El premier Ernesto Álvarez Miranda salió al frente del paro nacional convocado por transportistas para el jueves 15 de enero y no solo lo rechazó, sino que responsabilizó directamente a los propios trabajadores del sector por las extorsiones que vienen sufriendo. En una declaración que ha generado fuerte polémica, el jefe del Gabinete los acusó de colaborar con organizaciones criminales que operan contra el transporte público.
Durante una entrevista televisiva, Álvarez Miranda sostuvo que la paralización no resolverá la criminalidad que afecta al sector y que, por el contrario, existe una presunta colusión interna que facilita las extorsiones y asesinatos que se registran a diario. “Lamentablemente, sí, así como hay malos policías y malos fiscales, también hay malos transportistas que dan información o integran, inclusive, la banda criminal”, afirmó en el programa 24 Horas.

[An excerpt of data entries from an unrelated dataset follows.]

[src/rtl/zorro_arbiter.sv]
// zorro_arbiter: Zorro II bus arbiter; forwards slot/coprocessor requests to the 68000 and hands
// its grant to one winner. Define ROUND_ROBIN_EN for rotating slot priority (default: fixed).

module zorro_slot_gnt (
    input  logic C7M,
    input  logic RESETn,
    input  logic sel,
    output logic gnt_n
);
    always_ff @(posedge C7M) begin
        if (!RESETn) gnt_n <= 1'b1;
        else         gnt_n <= ~sel;
    end
endmodule

module zorro_arbiter #(
    parameter int SLOTS         = 5,
    parameter int GRANT_TIMEOUT = 32
) (
    input  logic                       C7M,
    input  logic                       RESETn,
    input  logic [SLOTS:1]             BR,
    input  logic                       CBRn,
    input  logic                       BGn,
    input  logic                       OWNn,
    output logic                       BRn,
    output logic [SLOTS:1]             BG,
    output logic                       CBGn,
    output logic                       GTOn,
    output logic [$clog2(SLOTS+2)-1:0] OWNER
);
    localparam int OW = $clog2(SLOTS + 2);
    localparam int CW = $clog2(GRANT_TIMEOUT);
    localparam logic [OW-1:0] COP  = OW'(SLOTS + 1);
    localparam logic [CW-1:0] CMAX = CW'(GRANT_TIMEOUT - 1);

    typedef enum logic [1:0] {IDLE, REQ, GRANT, OWNED} state_t;

    state_t           state, state_nxt;
    logic             bgold_n, gedge, tmo, tmo_q;
    logic [CW-1:0]    cnt;
    logic [OW-1:0]    win, pick;
    logic [SLOTS+1:0] reqv;
    logic [SLOTS:1]   slot_sel;
`ifdef ROUND_ROBIN_EN
    logic [OW-1:0]    ptr;
`endif

    // Active-high request vector indexed by owner code; bit 0 (CPU) never requests.
    always_comb begin
        reqv          = '0;
        reqv[SLOTS:1] = ~BR;
        reqv[SLOTS+1] = ~CBRn;
    end

    assign gedge = ~BGn & bgold_n;

    // Scan from lowest to highest priority so the last hit is the winner.
    always_comb begin
        int idx;
        idx  = 0;
        pick = '0;
`ifdef ROUND_ROBIN_EN
        for (int k = SLOTS; k >= 1; k--) begin
            idx = int'(ptr) + k;
            if (idx > SLOTS) idx = idx - SLOTS;
            if (reqv[idx[OW-1:0]]) pick = idx[OW-1:0];
        end
`else
        for (int k = SLOTS; k >= 1; k--) begin
            idx = k;
            if (reqv[idx[OW-1:0]]) pick = idx[OW-1:0];
        end
`endif
        if (!CBRn) pick = COP;
    end

    always_comb begin
        state_nxt = state;
        tmo       = 1'b0;
        case (state)
            IDLE:  if (|reqv) state_nxt = REQ;
            REQ:   if (gedge) state_nxt = (pick != '0) ? GRANT : IDLE;
            GRANT: begin
                if (!OWNn)            state_nxt = OWNED;
                else if (!reqv[win])  state_nxt = IDLE;
                else if (cnt == CMAX) begin
                    state_nxt = IDLE;
                    tmo       = 1'b1;
                end
            end
            OWNED: if (OWNn) state_nxt = IDLE;
            default: state_nxt = IDLE;
        endcase
    end

    always_ff @(posedge C7M) begin
        if (!RESETn) begin
            state   <= IDLE;
            bgold_n <= 1'b1;
            tmo_q   <= 1'b0;
            cnt     <= '0;
            win     <= '0;
            BRn     <= 1'b1;
            CBGn    <= 1'b1;
            GTOn    <= 1'b1;
            OWNER   <= '0;
`ifdef ROUND_ROBIN_EN
            ptr     <= OW'(SLOTS);
`endif
        end else begin
            state   <= state_nxt;
            bgold_n <= BGn;
            tmo_q   <= tmo;
            if (state == REQ && state_nxt == GRANT) begin
                win <= pick;
                cnt <= '0;
`ifdef ROUND_ROBIN_EN
                if (pick != COP) ptr <= pick;
`endif
            end else if (state == GRANT && cnt != CMAX) begin
                cnt <= cnt + 1'b1;
            end
            // Outputs trail the state by one edge so every strobe is a clean register.
            BRn   <= ~(state == REQ);
            CBGn  <= ~(state == GRANT && win == COP);
            GTOn  <= ~tmo_q;
            OWNER <= (state == GRANT || state == OWNED) ? win : '0;
        end
    end

    for (genvar g = 1; g <= SLOTS; g++) begin : g_slot
        assign slot_sel[g] = (state == GRANT) && (win == OW'(g));
        zorro_slot_gnt u_gnt (
            .C7M    (C7M),
            .RESETn (RESETn),
            .sel    (slot_sel[g]),
            .gnt_n  (BG[g])
        );
    end
endmodule
`src/rtl/pila_defs.sv`:
```
// Shared definitions for the return-address stack: default sizes, the
// program-counter jump encodings and the per-cycle stack operation type.
package pila_defs;

    // Default width of an instruction address and number of stack entries
    localparam int ADDR_W_DEF = 8;
    localparam int DEPTH_DEF  = 8;

    // Program-counter jump control encodings (control_saltos)
    typedef enum logic [1:0] {
        SALTO_SEC  = 2'b00,
        SALTO_JMP  = 2'b01,
        SALTO_CALL = 2'b10
    } salto_t;

    // Stack operation requested in a cycle, encoded as {push, pop}
    typedef enum logic [1:0] {
        OP_NADA = 2'b00,
        OP_POP  = 2'b01,
        OP_PUSH = 2'b10,
        OP_SWAP = 2'b11
    } pila_op_t;

    // Return address saved for a call at address pc (wraps modulo 2^width)
    function automatic logic [ADDR_W_DEF-1:0] ret_addr_def(input logic [ADDR_W_DEF-1:0] pc);
        return pc + ADDR_W_DEF'(1);
    endfunction

endpackage

```
`src/rtl/pila_retorno.sv`:
```
// Return-address stack (LIFO) placed after the program counter.
// A call pushes (call address + 1); a return pops, and the top of stack is
// presented combinationally so the PC can jump in the same cycle.
// Optional macro STACK_ERR_FLAGS_EN enables sticky overflow/underflow flags;
// without it both flag ports are tied to 0 and the events are dropped.
module pila_retorno
    import pila_defs::*;
#(
    parameter int ADDR_W = ADDR_W_DEF,
    parameter int DEPTH  = DEPTH_DEF
) (
    input  logic                       i_Clk,
    input  logic                       i_Rst,
    input  logic                       i_Push,
    input  logic                       i_Pop,
    input  logic [ADDR_W-1:0]          i_Direccion_PC,
    output logic [ADDR_W-1:0]          o_Direccion_Retorno,
    output logic                       o_Vacio,
    output logic                       o_Lleno,
    output logic [$clog2(DEPTH+1)-1:0] o_Nivel,
    output logic                       o_Error_Overflow,
    output logic                       o_Error_Underflow
);

    localparam int LVL_W = $clog2(DEPTH + 1);
    localparam int IDX_W = (DEPTH > 1) ? $clog2(DEPTH) : 1;
    localparam logic [LVL_W-1:0] NIVEL_MAX = LVL_W'(DEPTH);

    // Entry storage; not cleared by reset, only entries below nivel are meaningful
    logic [ADDR_W-1:0] mem_reg [0:DEPTH-1];

    logic [LVL_W-1:0]  nivel_reg;
    logic [LVL_W-1:0]  nivel_next;
    logic              vacio;
    logic              lleno;
    pila_op_t          op;
    logic              wr_en;
    logic [IDX_W-1:0]  wr_idx;
    logic [IDX_W-1:0]  top_idx;
    logic [ADDR_W-1:0] push_val;

    assign vacio    = (nivel_reg == '0);
    assign lleno    = (nivel_reg == NIVEL_MAX);
    assign op       = pila_op_t'({i_Push, i_Pop});
    assign push_val = i_Direccion_PC + ADDR_W'(1);
    assign top_idx  = IDX_W'(nivel_reg - LVL_W'(1));

    // Decide the next level and where (if anywhere) the new return address goes
    always_comb begin
        nivel_next = nivel_reg;
        wr_en      = 1'b0;
        wr_idx     = IDX_W'(nivel_reg);
        unique case (op)
            OP_PUSH: begin
                // A full stack ignores the call entirely
                if (!lleno) begin
                    wr_en      = 1'b1;
                    wr_idx     = IDX_W'(nivel_reg);
                    nivel_next = nivel_reg + LVL_W'(1);
                end
            end
            OP_POP: begin
                // An empty stack ignores the return; output stays at 0
                if (!vacio) begin
                    nivel_next = nivel_reg - LVL_W'(1);
                end
            end
            OP_SWAP: begin
                if (vacio) begin
                    // Nothing to return from: the pop is dropped, the call proceeds
                    wr_en      = 1'b1;
                    wr_idx     = '0;
                    nivel_next = LVL_W'(1);
                end else begin
                    // Return and call together replace the top entry in place
                    wr_en  = 1'b1;
                    wr_idx = top_idx;
                end
            end
            default: begin
                nivel_next = nivel_reg;
            end
        endcase
    end

    // Level counter, saturating in [0, DEPTH]; reset wins over any operation
    always_ff @(posedge i_Clk) begin
        if (i_Rst) begin
            nivel_reg <= '0;
        end else begin
            nivel_reg <= nivel_next;
        end
    end

    // Entry write; gated by reset so a call in the reset cycle leaves storage untouched
    always_ff @(posedge i_Clk) begin
        if (!i_Rst && wr_en) begin
            mem_reg[wr_idx] <= push_val;
        end
    end

    // Top of stack is read combinationally so a return can jump without waiting
    assign o_Direccion_Retorno = vacio ? '0 : mem_reg[top_idx];
    assign o_Vacio             = vacio;
    assign o_Lleno             = lleno;
    assign o_Nivel             = nivel_reg;

`ifdef STACK_ERR_FLAGS_EN
    logic ev_overflow;
    logic ev_underflow;
    logic overflow_reg;
    logic underflow_reg;

    // A call on a full stack without a matching return is lost
    assign ev_overflow  = (op == OP_PUSH) && lleno;
    // Any return on an empty stack is lost, even when paired with a call
    assign ev_underflow = i_Pop && vacio;

    // Sticky error flags, visible the cycle after the event, cleared only by reset
    always_ff @(posedge i_Clk) begin
        if (i_Rst) begin
            overflow_reg  <= 1'b0;
            underflow_reg <= 1'b0;
        end else begin
            if (ev_overflow) begin
                overflow_reg <= 1'b1;
            end
            if (ev_underflow) begin
                underflow_reg <= 1'b1;
            end
        end
    end

    assign o_Error_Overflow  = overflow_reg;
    assign o_Error_Underflow = underflow_reg;
`else
    assign o_Error_Overflow  = 1'b0;
    assign o_Error_Underflow = 1'b0;
`endif

endmodule

```
`config.mk`:
```
export PLATFORM = sky130hd
export DESIGN_NAME = pila_retorno
export DESIGN_NICKNAME = d
export VERILOG_FILES = /design/src/rtl/pila_defs.sv /design/src/rtl/pila_retorno.sv
export SDC_FILE = /design/constraint.sdc
export NUM_CORES = 1
export LEC_CHECK = 0
export BUFFER_PORTS_ARGS = -buffer_cell sky130_fd_sc_hd__buf_2
export CORE_ASPECT_RATIO = 0.5
export CORE_UTILIZATION = 50
export DETAILED_ROUTE_END_ITERATION = 16
export PLACE_DENSITY = 0.69
export SLEW_MARGIN = 15
export SYNTH_ARGS = -nofsm -noshare
export SYNTH_HDL_FRONTEND = slang
export SYNTH_SLANG_ARGS = --single-unit
```
`constraint.sdc`:
```
create_clock -name i_Clk -period 6.8 [get_ports i_Clk]
set_clock_uncertainty 0.1 [all_clocks]
set_input_delay 1.02 -clock i_Clk [delete_from_list [all_inputs] [get_ports i_Clk]]
set_output_delay 1.02 -clock i_Clk [all_outputs]
set_load 0.02 [all_outputs]
```
==> flow_metrics.py, run 1 <==
metrics = {
    "run_status": {
        "status": "complete, no violations",
    },
    "synth": {
        "synth-xor-area-share_pct": 2.51,
        "ys_warn_count": 0,
        "synth_mux_area_share_pct": 13.7,
        "seq_area_frac_synth_pct": 63.7,
        "synth-compound-area-share_pct": 5.46,
        "synth_edf_count": 64,
        "synth-simple-area-share_pct": 8.20,
        "synth_top_family_by_area": "multiplexers",
        "syn_inst": 196,
        "avgSynthCellArea_um2": 16.0,
        "post_synth_instance_area_mm2": 0.00314,
        "ys_ff_latch": 68,
        "async_reset_ff_share_pct": 0,
        "synth_fa_ha_area_share_pct": 1.59,
        "synth_cell_types": 43,
        "synth_ff_type": "edfxtp_1",
    },
    "floorplanning": {
        "chipHeight_um": 58.1,
        "die_area_mm2": 0.00662,
        "die_x_um": 114,
        "fp.coreArea_mm2": 0.00575,
        "initial_core_util_pct": 54.6,
        "pin_count": 28,
        "rows": 19,
    },
    "timing": {
        "grt_setup_unrepaired": "no",
        "fin_tns_setup_ns": 0,
        "setup_slack_ns": 3.09,
        "worstMarginPinSlew_ns": 0.852,
        "hold_violations": 0,
        "post-route-period-util_pct": 54.6,
        "finalMaxSlewViolations": 0,
        "finalSetupViolCount": 0,
        "fmax_mhz": 269,
        "relSlewSlack_pct": 42.9,
        "period_minus_slack_ns": 3.71,
    },
    "clock_tree": {
        "postCtsSetupBuffers": 0,
        "clkTransAtPathRegs_ns": 0.05,
        "root_buffer": "clkbuf_16",
        "clock-sinks": 68,
        "clockBufferDepth": 2,
        "numCtsBuffers": 9,
        "htree_levels": 3,
        "clk_latency_ns": 0.33,
        "ctsResizeCount": 0,
        "cts_tree": "built",
        "cts_hold_buf": 0,
    },
    "placed_design": {
        "dp_hpwl_mm": 4.19,
        "placed_cells": 299,
        "routabilityCongestion": 0.856,
        "port_buffers": 25,
        "dpl_cell_area_mm2": 0.00331,
        "preCtsSetupSlack_ns": 3.43,
    },
    "worst_hold_path": {
        "hp-class": "flop to flop",
    },
    "critical_path": {
        "cp.required_ns": 5.68,
        "end_kind": "output port",
        "path_class": "flop to output port",
        "path_buf_inv": 2,
        "crit_path_cell_trace": "inv_1, ha_1, mux4_2, nand2_1, a21oi_1, buf_2",
        "start_kind": "flop",
        "crit_path_max_fanout": 18,
        "slowest_delay_ns": 0.79,
        "slowest_stage": "ha_1",
        "critPathTopFamily": "adder cells",
        "worstPathArrival_ns": 2.59,
    },
    "cells_and_area": {
        "drive_gt1_share_pct": 28.1,
        "final_cell_mix": "64 x edfxtp_1, 25 x buf_2, 21 x nand2_1",
        "nets": 242,
        "fillCellCount": 449,
        "area_growth_pct": 14.1,
        "largest_reg_flops": 64,
        "seq_area_mm2": 0.00200,
        "stdcell_count": 315,
        "diodes": 0,
        "fin_area_mm2": 0.00358,
        "multiInputGateArea_mm2": 0.00103,
        "final_common_cell": "edfxtp_1",
    },
    "detailed_routing": {
        "routed_wl_mm": 6.27,
        "drtIter0Drc": 195,
        "vias_per_cell": 5.78,
        "drc_errors": 0,
        "drtAntennaViolNets": 0,
        "dr.pass1.iters": 4,
        "vias": 1822,
        "post_drt_wl_per_cell_um": 19.9,
    },
    "flow_run": {
        "max-cap-violations": 0,
    },
    "grt": {
        "grt_antenna_before_repair": 0,
        "grt_max_degree": 26,
        "grt_pass1_wl_mm": 10.2,
        "grt_pass1_vias": 1860,
        "overflow": 0,
        "grt_use_total_pct": 22.3,
    },
    "power_and_ir_drop": {
        "powerDensity_mw_per_mm2": 342,
        "p_leak_nw": 1.27,
        "ir_drop_mv": 0.237,
    },
}
==> cell families after synthesis <==
family,count (synthesis)
flops,68
buf+inv,18
xor+xnor,9
other cells,1
mux,19
compound gates,26
fa+ha+maj,4
simple gates,51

Acusaciones graves y deslegitimación del reclamo
El premier insistió en que el sector transporte es “complejo” y marcado por la informalidad, lo que, según su versión, explicaría la penetración del crimen organizado. Sin embargo, sus declaraciones evitaron cualquier autocrítica sobre la responsabilidad del Estado frente a la ola de violencia que golpea a choferes, cobradores y empresarios del rubro.
Álvarez Miranda también intentó deslegitimar la protesta señalando que detrás del paro existirían intereses políticos vinculados al proceso electoral. “Evidentemente hay un tema político, un tema de apremio por la campaña, tanto por las elecciones parlamentarias como por las regionales y municipales. Hay muchos intereses políticos de por medio”, sostuvo.
Violencia normalizada y solución a largo plazo
En otro momento de la entrevista, el premier admitió que los ataques contra transportistas no se resolverán en el corto plazo y que podrían pasar varios años antes de ver resultados concretos, una afirmación que ha sido interpretada como la normalización de la violencia criminal en el país.
Pese al tono confrontacional y a las acusaciones lanzadas contra el gremio, Álvarez Miranda aseguró finalmente que el Gobierno buscará dialogar con los transportistas que convocaron la paralización, en un intento por contener la creciente tensión social en uno de los sectores más golpeados por la inseguridad.